Sutton Town
- Full name: Sutton Town Association Football Club
- Nickname: The Snipes
- Founded: 2007; 18 years ago
- Dissolved: 2014; 11 years ago
- Ground: The Fieldings Sutton-in-Ashfield
- Chairman: Tim Naylor
- Manager: Dean Short
- 2013–14: East Midlands Counties League, 8th (resigned)
| Home colours |

= Sutton Town A.F.C. =

English former football club, based in Sutton-in-Ashfield, Nottinghamshire

Sutton Town A.F.C. was a football club based in Sutton-in-Ashfield, Nottinghamshire, England.

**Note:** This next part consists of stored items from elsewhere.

## src/hw/adpcm_pkg.sv

```systemverilog
// ADPCM-A fetch package with channel count, widths, tick divider, register map and shared types
package adpcm_pkg;

    localparam int num_ch  = 6;
    localparam int cen_div = 4;     // Clocks per pipeline tick

    localparam int bank_w  = 4;
    localparam int start_w = 12;    // Start and end page
    localparam int naddr_w = 21;    // Nibble address

    // CPU register map
    localparam logic [7:0] reg_key           = 8'h00;  // Bit 7 picks key-off
    localparam logic [7:0] reg_lvl_base      = 8'h08;
    localparam logic [7:0] reg_start_lo_base = 8'h10;
    localparam logic [7:0] reg_start_hi_base = 8'h18;
    localparam logic [7:0] reg_end_lo_base   = 8'h20;
    localparam logic [7:0] reg_end_hi_base   = 8'h28;

    typedef logic [num_ch-1:0] ch_mask_t;

    typedef struct packed {
        logic [1:0] pan;
        logic [4:0] level;
    } lvl_t;

endpackage

```

## src/hw/adpcm_wr_if.sv

```systemverilog
// Write bus that carries address updates and key strobes into the address counter
`timescale 1ns/1ps
interface adpcm_wr_if;

    logic [15:0] addr_in;   // Bank in the top nibble, page below
    logic [2:0]  addr_ch;
    logic        up_start;
    logic        up_end;
    logic        aon;       // Key-on for the slot in stage 1
    logic        aoff;

    modport regs (
        output addr_in, addr_ch, up_start, up_end, aon, aoff
    );

    modport cnt (
        input  addr_in, addr_ch, up_start, up_end, aon, aoff
    );

endinterface

```

## src/hw/adpcm_ch_seq.sv

```systemverilog
// Channel sequencer that makes the pipeline tick and rotates the one-hot slot ring
`timescale 1ns/1ps
module adpcm_ch_seq (
    input  logic                clk,
    input  logic                rst_n,
    output logic                cen,
    output adpcm_pkg::ch_mask_t cur_ch,
    output adpcm_pkg::ch_mask_t en_ch
);
    import adpcm_pkg::*;

    localparam int div_w = $clog2(cen_div);

    logic [div_w-1:0] div_cnt;

    assign cen   = (div_cnt == div_w'(cen_div - 1));
    assign en_ch = {cur_ch[1:0], cur_ch[num_ch-1:2]};  // Slot sitting in stage 5

    always_ff @(posedge clk or negedge rst_n) begin
        if (!rst_n) begin
            div_cnt <= '0;
            cur_ch  <= ch_mask_t'(1);
        end else begin
            div_cnt <= cen ? '0 : div_cnt + 1'b1;
            if (cen)
                cur_ch <= {cur_ch[0], cur_ch[num_ch-1:1]};  // Next slot enters stage 1
        end
    end

endmodule

```

## src/hw/adpcm_cpu_regs.sv

```systemverilog
// CPU register block that stages address writes and issues key strobes per slot
`timescale 1ns/1ps
module adpcm_cpu_regs (
    input  logic                clk,
    input  logic                rst_n,
    input  logic                cen,
    input  adpcm_pkg::ch_mask_t cur_ch,
    input  logic                wr,
    input  logic [7:0]          reg_addr,
    input  logic [7:0]          din,
    adpcm_wr_if.regs            wr_bus
);
    import adpcm_pkg::*;

    logic [7:0] start_lo [num_ch];
    logic [7:0] start_hi [num_ch];
    logic [7:0] end_lo   [num_ch];
    logic [7:0] end_hi   [num_ch];
    ch_mask_t   pend_start;
    ch_mask_t   pend_end;
    ch_mask_t   pend_on;
    ch_mask_t   pend_off;
    logic [2:0] up_cnt;         // Ticks left in the current update round
    logic       up_is_end;
    logic [2:0] wr_ch;
    logic       ch_ok;
    ch_mask_t   wr_dec;
    logic       hit_start_hi;
    logic       hit_end_hi;
    ch_mask_t   key_m;
    ch_mask_t   key_on_m;
    ch_mask_t   key_off_m;
    ch_mask_t   slot_m;
    logic       pick_vld;
    logic       pick_end;
    logic [2:0] pick_ch;
    logic       launch;
    ch_mask_t   launch_m;

    assign wr_ch  = reg_addr[2:0];
    assign ch_ok  = wr_ch < 3'(num_ch);
    assign wr_dec = ch_ok ? ch_mask_t'(1) << wr_ch : '0;

    assign hit_start_hi = wr && ch_ok && (reg_addr[7:3] == reg_start_hi_base[7:3]);
    assign hit_end_hi   = wr && ch_ok && (reg_addr[7:3] == reg_end_hi_base[7:3]);

    assign key_m     = (wr && reg_addr == reg_key) ? din[num_ch-1:0] : '0;
    assign key_on_m  = din[7] ? '0 : key_m;
    assign key_off_m = din[7] ? key_m : '0;
    assign slot_m    = cen ? cur_ch : '0;   // Slot served on this tick

    // Lowest pending start first, then lowest pending end
    always_comb begin
        pick_vld = 1'b0;
        pick_end = 1'b0;
        pick_ch  = '0;
        for (int i = num_ch - 1; i >= 0; i--) begin
            if (pend_end[i]) begin
                pick_vld = 1'b1;
                pick_end = 1'b1;
                pick_ch  = 3'(i);
            end
        end
        for (int i = num_ch - 1; i >= 0; i--) begin
            if (pend_start[i]) begin
                pick_vld = 1'b1;
                pick_end = 1'b0;
                pick_ch  = 3'(i);
            end
        end
    end

    assign launch   = pick_vld && (up_cnt == '0);
    assign launch_m = launch ? ch_mask_t'(1) << pick_ch : '0;

    assign wr_bus.up_start = (up_cnt != '0) && !up_is_end;
    assign wr_bus.up_end   = (up_cnt != '0) && up_is_end;
    assign wr_bus.aon      = |(pend_on & cur_ch);
    assign wr_bus.aoff     = |(pend_off & cur_ch);

    always_ff @(posedge clk) begin
        if (wr && ch_ok) begin
            case (reg_addr[7:3])
                reg_start_lo_base[7:3]: start_lo[wr_ch] <= din;
                reg_start_hi_base[7:3]: start_hi[wr_ch] <= din;
                reg_end_lo_base[7:3]:   end_lo[wr_ch]   <= din;
                reg_end_hi_base[7:3]:   end_hi[wr_ch]   <= din;
                default: ;
            endcase
        end
        if (launch) begin
            wr_bus.addr_in <= pick_end ? {end_hi[pick_ch], end_lo[pick_ch]}
                                       : {start_hi[pick_ch], start_lo[pick_ch]};
            wr_bus.addr_ch <= pick_ch;
        end
    end

    always_ff @(posedge clk or negedge rst_n) begin
        if (!rst_n) begin
            pend_start <= '0;
            pend_end   <= '0;
            pend_on    <= '0;
            pend_off   <= '0;
            up_cnt     <= '0;
            up_is_end  <= 1'b0;
        end else begin
            // A new write in the launch clock keeps its bit pending
            pend_start <= (pend_start & ~(pick_end ? '0 : launch_m)) |
                          (hit_start_hi ? wr_dec : '0);
            pend_end   <= (pend_end & ~(pick_end ? launch_m : '0)) |
                          (hit_end_hi ? wr_dec : '0);
            pend_on    <= (pend_on & ~slot_m & ~key_off_m) | key_on_m;
            pend_off   <= (pend_off & ~slot_m & ~key_on_m) | key_off_m;
            if (launch) begin
                up_cnt    <= 3'(num_ch);   // One full ring round
                up_is_end <= pick_end;
            end else if (cen && up_cnt != '0) begin
                up_cnt <= up_cnt - 1'b1;
            end
        end
    end

endmodule

```

## src/hw/adpcm_addr_cnt.sv

```systemverilog
// Address counter that runs six channels through a slot pipeline and drives ROM and end flags
`timescale 1ns/1ps
module adpcm_addr_cnt (
    input  logic                clk,
    input  logic                rst_n,
    input  logic                cen,
    input  adpcm_pkg::ch_mask_t cur_ch,
    input  adpcm_pkg::ch_mask_t en_ch,
    adpcm_wr_if.cnt             wr_bus,
    output logic [19:0]         rom_addr,
    output logic [3:0]          rom_bank,
    output logic                rom_sel,
    output logic                rom_oe_n,
    output logic                decon,
    output logic                clr,
    output adpcm_pkg::ch_mask_t flags,
    input  adpcm_pkg::ch_mask_t flag_clr
);
    import adpcm_pkg::*;

    typedef struct packed {
        logic [naddr_w-1:0] addr;   // Bit 0 picks the nibble
        logic [bank_w-1:0]  bank;
        logic [start_w-1:0] start;
        logic [start_w-1:0] stop;   // End page
        logic               on;
        logic               done;
        logic               clr;
        logic               skip;   // Hold the address on the first fetch
    } stage_t;

    localparam stage_t idle_st = '{done: 1'b1, default: 0};

    stage_t   st [1:6];
    stage_t   nxt1;
    stage_t   nxt2;
    stage_t   nxt5;
    ch_mask_t addr_dec;
    logic     up1;
    logic     sumup5;
    logic     sumup6;
    logic     restart6;
    logic     fetch6;
    logic     roe_n1;
    logic     decon1;
    ch_mask_t done_sr;
    ch_mask_t last_done;
    ch_mask_t set_pulse;

    // All ROM side outputs come from stage 1
    assign rom_addr = st[1].addr[naddr_w-1:1];
    assign rom_sel  = st[1].addr[0];
    assign rom_bank = st[1].bank;
    assign rom_oe_n = roe_n1;
    assign decon    = decon1;
    assign clr      = st[1].clr;

    assign addr_dec = (wr_bus.addr_ch < 3'(num_ch)) ? ch_mask_t'(1) << wr_bus.addr_ch : '0;
    assign up1      = (cur_ch == addr_dec);
    assign sumup5   = st[5].on && !st[5].done;
    assign restart6 = st[6].clr && st[6].on;
    assign fetch6   = sumup6 && !restart6;  // Restart visit only reloads

    always_comb begin
        nxt2     = st[1];
        nxt2.on  = wr_bus.aoff ? 1'b0 : (wr_bus.aon | (st[1].on & ~st[1].done));
        nxt2.clr = wr_bus.aon & ~wr_bus.aoff;
        if (up1 && wr_bus.up_start) begin
            nxt2.start = wr_bus.addr_in[start_w-1:0];
            nxt2.bank  = wr_bus.addr_in[bank_w+start_w-1:start_w];
        end
        if (up1 && wr_bus.up_end)
            nxt2.stop = wr_bus.addr_in[start_w-1:0];
    end

    // End reached on the last nibble of the end page
    always_comb begin
        nxt5 = st[4];
        if (st[4].on)
            nxt5.done = (st[4].addr == {st[4].stop, {(naddr_w - start_w){1'b1}}}) && !st[4].clr;
    end

    always_comb begin
        nxt1     = st[6];
        nxt1.clr = restart6;
        if (restart6) begin
            nxt1.addr = {st[6].start, {(naddr_w - start_w){1'b0}}};
            nxt1.skip = 1'b1;
        end else if (sumup6) begin
            if (!st[6].skip)
                nxt1.addr = st[6].addr + 1'b1;
            nxt1.skip = 1'b0;
        end
    end

    always_ff @(posedge clk or negedge rst_n) begin
        if (!rst_n) begin
            for (int i = 1; i <= 6; i++)
                st[i] <= idle_st;
            sumup6 <= 1'b0;
            roe_n1 <= 1'b1;
            decon1 <= 1'b0;
        end else if (cen) begin
            st[1]  <= nxt1;
            st[2]  <= nxt2;
            st[3]  <= st[2];
            st[4]  <= st[3];
            st[5]  <= nxt5;
            st[6]  <= st[5];
            sumup6 <= sumup5;
            roe_n1 <= !fetch6;
            decon1 <= fetch6;
        end
    end

    // Done bits of one round in channel order once slot 5 is in stage 1
    always_ff @(posedge clk or negedge rst_n) begin
        if (!rst_n) begin
            done_sr   <= '1;
            last_done <= '1;
            set_pulse <= '0;
        end else begin
            set_pulse <= '0;
            if (cen) begin
                done_sr <= {done_sr[num_ch-2:0], st[1].done};
                if (cur_ch[num_ch-1]) begin
                    last_done <= done_sr;
                    set_pulse <= done_sr & ~last_done;  // Rising done bits only
                end
            end
        end
    end

    always_ff @(posedge clk or negedge rst_n) begin
        if (!rst_n)
            flags <= '0;
        else
            flags <= (flags | set_pulse) & ~flag_clr;
    end

endmodule

```

## src/hw/adpcm_chan_level.sv

```systemverilog
// Channel level store holding pan and level per channel for the slot in the ROM stage
`timescale 1ns/1ps
module adpcm_chan_level (
    input  logic                clk,
    input  logic                rst_n,
    input  logic                cen,
    input  adpcm_pkg::ch_mask_t cur_ch,
    input  logic                wr,
    input  logic [7:0]          reg_addr,
    input  logic [7:0]          din,
    output adpcm_pkg::lvl_t     slot_lvl
);
    import adpcm_pkg::*;

    lvl_t     lvl_q [num_ch];
    ch_mask_t nxt_ch;
    lvl_t     nxt_lvl;
    logic     lvl_wr;

    assign nxt_ch = {cur_ch[0], cur_ch[num_ch-1:1]};   // Slot entering stage 1
    assign lvl_wr = wr && (reg_addr[7:3] == reg_lvl_base[7:3]) && (reg_addr[2:0] < 3'(num_ch));

    always_comb begin
        nxt_lvl = '0;
        for (int i = 0; i < num_ch; i++) begin
            if (nxt_ch[i])
                nxt_lvl = lvl_q[i];
        end
    end

    always_ff @(posedge clk or negedge rst_n) begin
        if (!rst_n) begin
            for (int i = 0; i < num_ch; i++)
                lvl_q[i] <= '0;
            slot_lvl <= '0;
        end else begin
            if (lvl_wr)
                lvl_q[reg_addr[2:0]] <= '{pan: din[7:6], level: din[4:0]};
            if (cen)
                slot_lvl <= nxt_lvl;
        end
    end

endmodule

```

## src/hw/adpcm_slot_out.sv

```systemverilog
// Slot output stage that captures ROM bytes and tags each nibble with channel, level and pan
`timescale 1ns/1ps
module adpcm_slot_out (
    input  logic                clk,
    input  logic                rst_n,
    input  logic                cen,
    input  adpcm_pkg::ch_mask_t cur_ch,
    input  logic                decon,
    input  logic                clr,
    input  logic                rom_sel,
    input  logic [7:0]          rom_data,
    input  adpcm_pkg::lvl_t     slot_lvl,
    output logic                slot_valid,
    output logic [3:0]          slot_nibble,
    output logic [2:0]          slot_ch,
    output adpcm_pkg::lvl_t     slot_lvl_o,
    output logic                slot_clr
);
    import adpcm_pkg::*;

    logic [2:0] ch_idx;

    always_comb begin
        ch_idx = '0;
        for (int i = 0; i < num_ch; i++) begin
            if (cur_ch[i])
                ch_idx = 3'(i);
        end
    end

    // ROM byte has settled by the tick that ends the stage 1 slot
    always_ff @(posedge clk) begin
        if (cen && (decon || clr)) begin
            slot_nibble <= rom_sel ? rom_data[3:0] : rom_data[7:4];  // High nibble first
            slot_ch     <= ch_idx;
            slot_lvl_o  <= slot_lvl;
        end
    end

    always_ff @(posedge clk or negedge rst_n) begin
        if (!rst_n) begin
            slot_valid <= 1'b0;
            slot_clr   <= 1'b0;
        end else begin
            slot_valid <= cen && decon;
            slot_clr   <= cen && clr;
        end
    end

endmodule

```

## src/hw/adpcm_a_top.sv

```systemverilog
// ADPCM-A sample fetch front end joining sequencer, registers, counter, level store and output
`timescale 1ns/1ps
module adpcm_a_top (
    input  logic                clk,
    input  logic                rst_n,
    input  logic                wr,
    input  logic [7:0]          reg_addr,
    input  logic [7:0]          din,
    output logic [19:0]         rom_addr,
    output logic [3:0]          rom_bank,
    output logic                rom_oe_n,
    input  logic [7:0]          rom_data,
    input  adpcm_pkg::ch_mask_t flag_clr,
    output adpcm_pkg::ch_mask_t flags,
    output logic                slot_valid,
    output logic [3:0]          slot_nibble,
    output logic [2:0]          slot_ch,
    output logic [1:0]          slot_pan,
    output logic [4:0]          slot_level,
    output logic                slot_clr
);
    import adpcm_pkg::*;

    logic     cen;
    ch_mask_t cur_ch;
    ch_mask_t en_ch;
    logic     rom_sel;
    logic     decon;
    logic     clr;
    lvl_t     slot_lvl;     // Stage 1 slot
    lvl_t     slot_lvl_o;   // Aligned with slot_nibble

    adpcm_wr_if wr_bus ();

    adpcm_ch_seq seq_i (
        .clk    (clk),
        .rst_n  (rst_n),
        .cen    (cen),
        .cur_ch (cur_ch),
        .en_ch  (en_ch)
    );

    adpcm_cpu_regs regs_i (
        .clk      (clk),
        .rst_n    (rst_n),
        .cen      (cen),
        .cur_ch   (cur_ch),
        .wr       (wr),
        .reg_addr (reg_addr),
        .din      (din),
        .wr_bus   (wr_bus.regs)
    );

    adpcm_addr_cnt cnt_i (
        .clk      (clk),
        .rst_n    (rst_n),
        .cen      (cen),
        .cur_ch   (cur_ch),
        .en_ch    (en_ch),
        .wr_bus   (wr_bus.cnt),
        .rom_addr (rom_addr),
        .rom_bank (rom_bank),
        .rom_sel  (rom_sel),
        .rom_oe_n (rom_oe_n),
        .decon    (decon),
        .clr      (clr),
        .flags    (flags),
        .flag_clr (flag_clr)
    );

    adpcm_chan_level lvl_i (
        .clk      (clk),
        .rst_n    (rst_n),
        .cen      (cen),
        .cur_ch   (cur_ch),
        .wr       (wr),
        .reg_addr (reg_addr),
        .din      (din),
        .slot_lvl (slot_lvl)
    );

    adpcm_slot_out out_i (
        .clk         (clk),
        .rst_n       (rst_n),
        .cen         (cen),
        .cur_ch      (cur_ch),
        .decon       (decon),
        .clr         (clr),
        .rom_sel     (rom_sel),
        .rom_data    (rom_data),
        .slot_lvl    (slot_lvl),
        .slot_valid  (slot_valid),
        .slot_nibble (slot_nibble),
        .slot_ch     (slot_ch),
        .slot_lvl_o  (slot_lvl_o),
        .slot_clr    (slot_clr)
    );

    assign slot_pan   = slot_lvl_o.pan;
    assign slot_level = slot_lvl_o.level;

endmodule

```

The previous club was a member of the Northern Counties East League Premier Division until 2007 when they resigned, but the new club joined the Central Midlands League Premier Division, three levels lower in the English football league system, and later played in the East Midlands Counties League. The team was reformed in 2020, and was initially accepted into the Notts Senior league, but they never started the seasons fixtures. They then began playing friendlies in Spring 2021 ahead of again joining the Notts Senior League. They played against Nottinghamshire, Nuthall AFC, Trent Vineyard and Rushcliffe Reserves although the results were not made public.

==History==

===Previous club===
A previous club called Sutton Town existed until 1997. They played in the Northern Counties East League. They also spent time in the Midland Football League and the Northern Premier League. They were regular competitors in the Nottinghamshire Senior Cup. They still hold the joint record for most cup wins, along with Nottingham Forest. They were based at Priestsic Road in Sutton-in-Ashfield. Following the loss of the ground for the building of a supermarket, they moved to Lowmoor Road in the neighbouring town of Kirkby-in-Ashfield. They changed their name to Ashfield United because of a sponsorship deal with Ashfield District Council, however the club folded in 1997. This club was also nicknamed The Snipes.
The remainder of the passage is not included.